In conclusion, this study demonstrates the substantial potential of agentic small-scale VLMs for clinical decision support in dermatology, particularly in subfields focusing on bacterial skin disease, where sample sizes are obvious. Using 2286 bacterial skin disease images and 6858 corresponding QA pairs, we fine-tuned the SmolVLM-Instruct model with different supervision strategies. The fine-tuned models with synthetic data significantly outperformed the base SmolVLM-Instruct model across our evaluation metrics. Moreover, by comparing the impact of different data sizes, we observed that some of our fine-tuned models achieved comparable or even superior performance when fine-tuned with a small dataset of 500 images, compared with fine-tuning on the full dataset. Although the highest accuracy reached was 70.2%, it consistently increased with the richness of the training corpus. These findings suggest that future work could maintain the same dataset scale while incorporating instructional-style data to enrich the diversity of the training data.

Our study lays the foundation for developing a dermatology-focused AI assistant that can be embedded in a multi-agent medical system under low-resource constraints. This system could extend beyond bacterial skin diseases and be evaluated on broader real-world dermatology tasks, including lesion recognition, morphology description, and differential diagnosis. More broadly, the same pipeline may generalize to other medical imaging specialties where labeled data are limited and lightweight, explainable assistants are needed.

Author Contributions

Conceptualization, S.Z., A.Y. and G.G.; methodology, A.Y.; software, S.Z.; validation, S.Z., A.Y. and G.G.; formal analysis, B.T.; data curation, S.Z.; writing—original draft preparation, S.Z.; writing—review and editing, A.Y. and B.T.; visualization, S.Z. and A.Y.; supervision, B.T. All authors have read and agreed to the published version of the manuscript.

Funding

Abdurrahim Yilmaz has been funded by the President’s PhD Scholarships at Imperial College London. The Imperial College London Open Access Fund paid the open access fee.

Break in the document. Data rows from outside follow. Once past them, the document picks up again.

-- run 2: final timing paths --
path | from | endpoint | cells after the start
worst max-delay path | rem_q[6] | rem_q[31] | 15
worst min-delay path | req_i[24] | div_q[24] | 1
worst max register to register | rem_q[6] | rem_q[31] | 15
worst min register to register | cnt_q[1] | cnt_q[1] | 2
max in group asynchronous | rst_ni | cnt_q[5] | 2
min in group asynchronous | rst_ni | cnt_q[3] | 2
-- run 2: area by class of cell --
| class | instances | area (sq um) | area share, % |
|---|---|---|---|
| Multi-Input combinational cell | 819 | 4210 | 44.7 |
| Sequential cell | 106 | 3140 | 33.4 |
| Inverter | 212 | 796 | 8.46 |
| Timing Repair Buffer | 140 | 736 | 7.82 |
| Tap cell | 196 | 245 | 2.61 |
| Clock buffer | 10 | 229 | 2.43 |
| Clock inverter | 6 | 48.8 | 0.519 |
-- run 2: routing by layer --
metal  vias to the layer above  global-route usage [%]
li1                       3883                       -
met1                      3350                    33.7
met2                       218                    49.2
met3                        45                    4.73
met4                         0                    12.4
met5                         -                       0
## src/hdl/cnep_pkg.sv

```systemverilog
package cnep_pkg;

    // Width of the size fields that the block accepts; larger values are format errors.
    localparam int SIZE_BITS = 32;

    localparam int HEADER_LEN  = 110;
    localparam int MODE_AT     = 14;
    localparam int FSIZE_AT    = 54;
    localparam int NSIZE_AT    = 94;
    localparam int HEX_DIGITS  = 8;
    localparam int TYPE_SHIFT  = 12;
    localparam int TRAILER_LEN = 11;

    localparam int POS_W  = 7;
    localparam int WORD_W = 32;

    typedef enum logic [2:0] {
        K_HEADER = 3'd0,
        K_NAME   = 3'd1,
        K_DATA   = 3'd2,
        K_END    = 3'd3,
        K_ERROR  = 3'd4
    } kind_t;

    typedef struct packed {
        logic                valid;
        kind_t               kind;
        logic [7:0]          byte_value;
        logic [3:0]          file_type;
        logic [WORD_W-1:0]   entry_size;
        logic [WORD_W-1:0]   entry_name_length;
        logic                last_of_run;
    } result_t;

    typedef struct packed {
        logic       ok;
        logic [3:0] val;
    } hex_digit_t;

    function automatic hex_digit_t hex_decode(input logic [7:0] c);
        hex_digit_t h;
        h.ok  = 1'b1;
        h.val = 4'd0;
        if (c inside {[8'h30:8'h39]}) begin
            h.val = 4'(c - 8'h30);
        end
        else if (c inside {[8'h61:8'h66]}) begin
            h.val = 4'(c - 8'h57);
        end
        else if (c inside {[8'h41:8'h46]}) begin
            h.val = 4'(c - 8'h37);
        end
        else begin
            h.ok = 1'b0;
        end
        return h;
    endfunction

    // Characters of the end-of-archive name, including its terminating zero.
    function automatic logic [7:0] trailer_char(input logic [3:0] idx);
        logic [7:0] c;
        case (idx)
            4'd0:    c = 8'h54;
            4'd1:    c = 8'h52;
            4'd2:    c = 8'h41;
            4'd3:    c = 8'h49;
            4'd4:    c = 8'h4C;
            4'd5:    c = 8'h45;
            4'd6:    c = 8'h52;
            4'd7:    c = 8'h21;
            4'd8:    c = 8'h21;
            4'd9:    c = 8'h21;
            default: c = 8'h00;
        endcase
        return c;
    endfunction

endpackage

```

## src/hdl/cnep_in_reg.sv

```systemverilog
module cnep_in_reg (
    input  logic       clk,
    input  logic       rst_n,
    input  logic       s_tvalid,
    output logic       s_tready,
    input  logic [7:0] s_tdata,
    input  logic       advance,
    output logic       byte_valid,
    output logic [7:0] byte_data
);

    logic       valid_reg;
    logic [7:0] data_reg;

    // The register can take a new byte whenever it is empty or its current byte moves on this cycle.
    assign s_tready   = !valid_reg || advance;
    assign byte_valid = valid_reg;
    assign byte_data  = data_reg;

    always_ff @(posedge clk or negedge rst_n)
    begin
        if (!rst_n)
        begin
            valid_reg <= 1'b0;
        end
        else if (s_tvalid && s_tready)
        begin
            valid_reg <= 1'b1;
        end
        else if (advance)
        begin
            valid_reg <= 1'b0;
        end
    end

    always_ff @(posedge clk)
    begin
        if (s_tvalid && s_tready)
        begin
            data_reg <= s_tdata;
        end
    end

endmodule

```

## src/hdl/cnep_parser.sv

```systemverilog
module cnep_parser (
    input  logic             clk,
    input  logic             rst_n,
    input  logic             fire,
    input  logic [7:0]       in_byte,
    output cnep_pkg::result_t res
);
    import cnep_pkg::*;

    typedef enum logic [2:0] {
        PH_HEADER,
        PH_NAME,
        PH_NAME_PAD,
        PH_DATA,
        PH_DATA_PAD,
        PH_DONE,
        PH_ERROR
    } phase_t;

    typedef struct packed {
        phase_t            phase;
        logic [1:0]        pad;
        logic [WORD_W-1:0] rem;
    } move_t;

    phase_t             phase_reg, phase_next;
    logic [POS_W-1:0]   pos_reg, pos_next;
    logic [WORD_W-1:0]  acc_reg, acc_next;
    logic [3:0]         ftype_reg, ftype_next;
    logic [WORD_W-1:0]  dsize_reg, dsize_next;
    logic [WORD_W-1:0]  nsize_reg, nsize_next;
    logic [WORD_W-1:0]  rem_reg, rem_next;
    logic [1:0]         pad_reg, pad_next;
    logic               match_reg, match_next;

    function automatic move_t enter_data(input logic [WORD_W-1:0] ds, input logic [1:0] pad_in,
                                         input logic [WORD_W-1:0] rem_in);
        move_t m;
        logic [1:0] dpad;
        dpad  = 2'(2'd0 - ds[1:0]);
        m.pad = pad_in;
        m.rem = rem_in;
        if (ds != '0)
        begin
            m.phase = PH_DATA;
            m.rem   = ds;
        end
        else
        begin
            m.pad   = dpad;
            m.phase = (dpad != 2'd0) ? PH_DATA_PAD : PH_HEADER;
        end
        return m;
    endfunction

    function automatic move_t enter_name_pad(input logic [WORD_W-1:0] ns,
                                             input logic [WORD_W-1:0] ds,
                                             input logic [WORD_W-1:0] rem_in);
        move_t m;
        logic [1:0] npad;
        npad = 2'(2'd2 - ns[1:0]);
        if (npad != 2'd0)
        begin
            m.phase = PH_NAME_PAD;
            m.pad   = npad;
            m.rem   = rem_in;
        end
        else
        begin
            m = enter_data(ds, npad, rem_in);
        end
        return m;
    endfunction

    hex_digit_t        digit;
    logic              in_field;
    logic [POS_W-1:0]  field_start;
    logic [WORD_W-1:0] acc_step;
    logic [WORD_W-1:0] name_idx;
    logic [WORD_W-1:0] rem_dec;
    logic [1:0]        pad_dec;
    move_t             mv;

    assign digit    = hex_decode(in_byte);
    assign name_idx = nsize_reg - rem_reg;
    assign rem_dec  = rem_reg - WORD_W'(1);
    assign pad_dec  = pad_reg - 2'd1;

    always_comb
    begin
        in_field    = 1'b0;
        field_start = POS_W'(MODE_AT);
        if (pos_reg >= POS_W'(MODE_AT) && pos_reg < POS_W'(MODE_AT + HEX_DIGITS))
        begin
            in_field    = 1'b1;
            field_start = POS_W'(MODE_AT);
        end
        if (pos_reg >= POS_W'(FSIZE_AT) && pos_reg < POS_W'(FSIZE_AT + HEX_DIGITS))
        begin
            in_field    = 1'b1;
            field_start = POS_W'(FSIZE_AT);
        end
        if (pos_reg >= POS_W'(NSIZE_AT) && pos_reg < POS_W'(NSIZE_AT + HEX_DIGITS))
        begin
            in_field    = 1'b1;
            field_start = POS_W'(NSIZE_AT);
        end
        acc_step = (pos_reg == field_start) ? WORD_W'(digit.val)
                                            : {acc_reg[WORD_W-5:0], digit.val};
    end

    always_comb
    begin
        phase_next = phase_reg;
        pos_next   = pos_reg;
        acc_next   = acc_reg;
        ftype_next = ftype_reg;
        dsize_next = dsize_reg;
        nsize_next = nsize_reg;
        rem_next   = rem_reg;
        pad_next   = pad_reg;
        match_next = match_reg;
        mv         = '{phase: phase_reg, pad: pad_reg, rem: rem_reg};

        res = '0;
        res.kind = K_HEADER;

        case (phase_reg)
            PH_HEADER:
            begin
                if (in_field && !digit.ok)
                begin
                    phase_next = PH_ERROR;
                    res.valid  = 1'b1;
                    res.kind   = K_ERROR;
                end
                else
                begin
                    if (in_field)
                    begin
                        acc_next = acc_step;
                    end
                    if (in_field && pos_reg == field_start + POS_W'(HEX_DIGITS - 1)
                        && field_start != POS_W'(MODE_AT)
                        && (64'(acc_step) >> SIZE_BITS) != 64'd0)
                    begin
                        phase_next = PH_ERROR;
                        res.valid  = 1'b1;
                        res.kind   = K_ERROR;
                    end
                    else
                    begin
                        if (in_field && pos_reg == field_start + POS_W'(HEX_DIGITS - 1))
                        begin
                            if (field_start == POS_W'(MODE_AT))
                            begin
                                ftype_next = acc_step[TYPE_SHIFT+3:TYPE_SHIFT];
                            end
                            else if (field_start == POS_W'(FSIZE_AT))
                            begin
                                dsize_next = acc_step;
                            end
                            else
                            begin
                                nsize_next = acc_step;
                            end
                        end
                        if (pos_reg >= POS_W'(HEADER_LEN - 1))
                        begin
                            res.valid             = 1'b1;
                            res.kind              = K_HEADER;
                            res.file_type         = ftype_reg;
                            res.entry_size        = dsize_reg;
                            res.entry_name_length = nsize_reg;
                            match_next            = 1'b1;
                            pos_next              = '0;
                            if (nsize_reg != '0)
                            begin
                                mv = '{phase: PH_NAME, pad: pad_reg, rem: nsize_reg};
                            end
                            else
                            begin
                                mv = enter_name_pad(nsize_reg, dsize_reg, rem_reg);
                            end
                            phase_next = mv.phase;
                            pad_next   = mv.pad;
                            rem_next   = mv.rem;
                        end
                        else
                        begin
                            pos_next = pos_reg + POS_W'(1);
                        end
                    end
                end
            end

            PH_NAME:
            begin
                if (name_idx < WORD_W'(TRAILER_LEN) && in_byte != trailer_char(name_idx[3:0]))
                begin
                    match_next = 1'b0;
                end
                rem_next  = rem_dec;
                res.valid = 1'b1;
                if (rem_dec == '0 && match_next && nsize_reg >= WORD_W'(TRAILER_LEN))
                begin
                    phase_next = PH_DONE;
                    res.kind   = K_END;
                end
                else
                begin
                    res.kind       = K_NAME;
                    res.byte_value = in_byte;
                    if (rem_dec == '0)
                    begin
                        res.last_of_run = 1'b1;
                        mv = enter_name_pad(nsize_reg, dsize_reg, rem_dec);
                        phase_next = mv.phase;
                        pad_next   = mv.pad;
                        rem_next   = mv.rem;
                    end
                end
            end

            PH_NAME_PAD:
            begin
                pad_next = pad_dec;
                if (pad_dec == 2'd0)
                begin
                    mv = enter_data(dsize_reg, pad_dec, rem_reg);
                    phase_next = mv.phase;
                    pad_next   = mv.pad;
                    rem_next   = mv.rem;
                    pos_next   = '0;
                end
            end

            PH_DATA:
            begin
                res.valid      = 1'b1;
                res.kind       = K_DATA;
                res.byte_value = in_byte;
                rem_next       = rem_dec;
                if (rem_dec == '0)
                begin
                    res.last_of_run = 1'b1;
                    pad_next   = 2'(2'd0 - dsize_reg[1:0]);
                    phase_next = (pad_next != 2'd0) ? PH_DATA_PAD : PH_HEADER;
                    pos_next   = '0;
                end
            end

            PH_DATA_PAD:
            begin
                pad_next = pad_dec;
                if (pad_dec == 2'd0)
                begin
                    phase_next = PH_HEADER;
                    pos_next   = '0;
                end
            end

            default:
            begin
                // Done or error: every further byte is dropped.
            end
        endcase
    end

    always_ff @(posedge clk or negedge rst_n)
    begin
        if (!rst_n)
        begin
            phase_reg <= PH_HEADER;
            pos_reg   <= '0;
            acc_reg   <= '0;
            ftype_reg <= '0;
            dsize_reg <= '0;
            nsize_reg <= '0;
            rem_reg   <= '0;
            pad_reg   <= '0;
            match_reg <= 1'b1;
        end
        else if (fire)
        begin
            phase_reg <= phase_next;
            pos_reg   <= pos_next;
            acc_reg   <= acc_next;
            ftype_reg <= ftype_next;
            dsize_reg <= dsize_next;
            nsize_reg <= nsize_next;
            rem_reg   <= rem_next;
            pad_reg   <= pad_next;
            match_reg <= match_next;
        end
    end

endmodule

```

## src/hdl/cpio_newc_entry_parser.sv

```systemverilog
// Byte-serial parser for newc cpio archives.
// Input channel s_*: one archive byte per transfer in s_tdata.
// Output channel m_*: at most one result per input byte. m_tuser is the result
// kind (header, name byte, data byte, end of archive, format error), m_tlast
// marks the final byte of a name or data run, and m_tdata carries the byte and,
// on header results, the file type and the data and name sizes.
// Header bytes and padding bytes outside the results are consumed silently.
// Throughput: one byte per cycle unless the receiver stalls the output, set by a
// single pass of the parser logic between the input register and the output register.
// Each byte is held in the input register; its result is held in the output register behind m_tvalid.
// Reset empties both registers and returns the parser to the start of a header.
// After end of archive or a format error, bytes are accepted and dropped
// until the next reset.
// When the receiver holds m_tready low, the output register holds its result,
// the input register fills with one more byte, and then s_tready drops.
module cpio_newc_entry_parser (
    input  logic        clk,
    input  logic        rst_n,
    input  logic        s_tvalid,
    output logic        s_tready,
    input  logic [7:0]  s_tdata,   // archive_byte
    output logic        m_tvalid,
    input  logic        m_tready,
    output logic [79:0] m_tdata,   // byte_value, file_type, entry_size, entry_name_length, zeros
    output logic [2:0]  m_tuser,   // result_kind
    output logic        m_tlast    // last_of_run
);
    import cnep_pkg::*;

    logic       advance;
    logic       byte_valid;
    logic [7:0] byte_data;
    logic       fire;
    result_t    step_res;
    result_t    out_reg;
    result_t    out_next;

    assign advance = !out_reg.valid || m_tready;
    assign fire    = byte_valid && advance;

    cnep_in_reg u_in_reg (
        .clk       (clk),
        .rst_n     (rst_n),
        .s_tvalid  (s_tvalid),
        .s_tready  (s_tready),
        .s_tdata   (s_tdata),
        .advance   (advance),
        .byte_valid(byte_valid),
        .byte_data (byte_data)
    );

    cnep_parser u_parser (
        .clk    (clk),
        .rst_n  (rst_n),
        .fire   (fire),
        .in_byte(byte_data),
        .res    (step_res)
    );

    always_comb
    begin
        out_next       = step_res;
        out_next.valid = fire && step_res.valid;
    end

    always_ff @(posedge clk or negedge rst_n)
    begin
        if (!rst_n)
        begin
            out_reg <= '0;
        end
        else if (advance)
        begin
            out_reg <= out_next;
        end
    end

    assign m_tvalid = out_reg.valid;
    assign m_tuser  = out_reg.kind;
    assign m_tlast  = out_reg.last_of_run;
    assign m_tdata  = {4'd0, out_reg.entry_name_length, out_reg.entry_size,
                       out_reg.file_type, out_reg.byte_value};

endmodule

```
==> config.mk <==
export PLATFORM = sky130hd
export DESIGN_NAME = text_console_char_writer
export DESIGN_NICKNAME = d
export VERILOG_FILES = /design/src/rtl/tcw_pkg.sv /design/src/rtl/tcw_front.sv /design/src/rtl/tcw_queue.sv /design/src/rtl/tcw_back.sv /design/src/rtl/text_console_char_writer.sv
export SDC_FILE = /design/constraint.sdc
export NUM_CORES = 1
export LEC_CHECK = 0
export BUFFER_PORTS_ARGS = -buffer_cell sky130_fd_sc_hd__buf_2
export CORE_MARGIN = 2
export CORE_UTILIZATION = 61
export DETAILED_ROUTE_END_ITERATION = 7
export MAX_ROUTING_LAYER = met4
export PLACE_DENSITY = 0.86
export SYNTH_ARGS = -nofsm -noshare
export SYNTH_HDL_FRONTEND = slang
export SYNTH_SLANG_ARGS = --single-unit
export TNS_END_PERCENT = 1
==> constraint.sdc <==
create_clock -name i_clk -period 7.59 [get_ports i_clk]
set_input_delay 0.759 -clock i_clk [delete_from_list [all_inputs] [get_ports i_clk]]
set_output_delay 0.759 -clock i_clk [all_outputs]
set_load 0.005 [all_outputs]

Institutional Review Board Statement

Not applicable.

Informed Consent Statement

Not applicable.

Data Availability Statement

The original data used in the study are openly available on Hugging Face at https://huggingface.co/BIOMEDICA (accessed on 1 February 2025).

Conflicts of Interest

The authors declare no conflicts of interest.

Abbreviations

The following abbreviations are used in this manuscript:

LLM	large language model
VLM	vision language model
SOTA	state-of-the-art
PMC-OA	PubMed Central Open Access
QA	question–answer
AI	artificial intelligence
CLM	causal language modelling
LoRA	low-rank adaptation
VQA	visual question–answer
QApairs	dataset of synthetic question answer pairs generated
Caption	dataset of image captions from the BIOMEDICA dataset
QaCaption	dataset of synthetic QA pairs and image captions

Appendix A. Prompts

Appendix A.1. Distractor Option Generation Prompt

To generate distractor options, we provided Gemini with the original question and its ground-truth answer using the following prompt:

***** INSTRUCTIONS *****
You are a medical assistant. Given the following question and its correct answer, generate 3 plausible but incorrect options.

**** CONTEXT *****
Question: {question}
Correct Answer: {correct_answer}

**** RESPONSE FORMAT *****
- Option 1: …
- Option 2: …
- Option 3: …

Appendix A.2. Label Generation Prompt

During label generation, we use the following instruction prompt to annotate the corresponding label to each image:

***** INSTRUCTIONS *****
You are a dermatology expert. For each of the following image metadata entries, determine the most appropriate skin disease category from the list below. Provide your prediction along with a concise and well-reasoned explanation.
Skin Disease Categories: {label_block}

**** CONTEXT *****
{metadata_context}

**** QUESTION *****
Please determine which of the following skin disease categories this image most likely belongs to.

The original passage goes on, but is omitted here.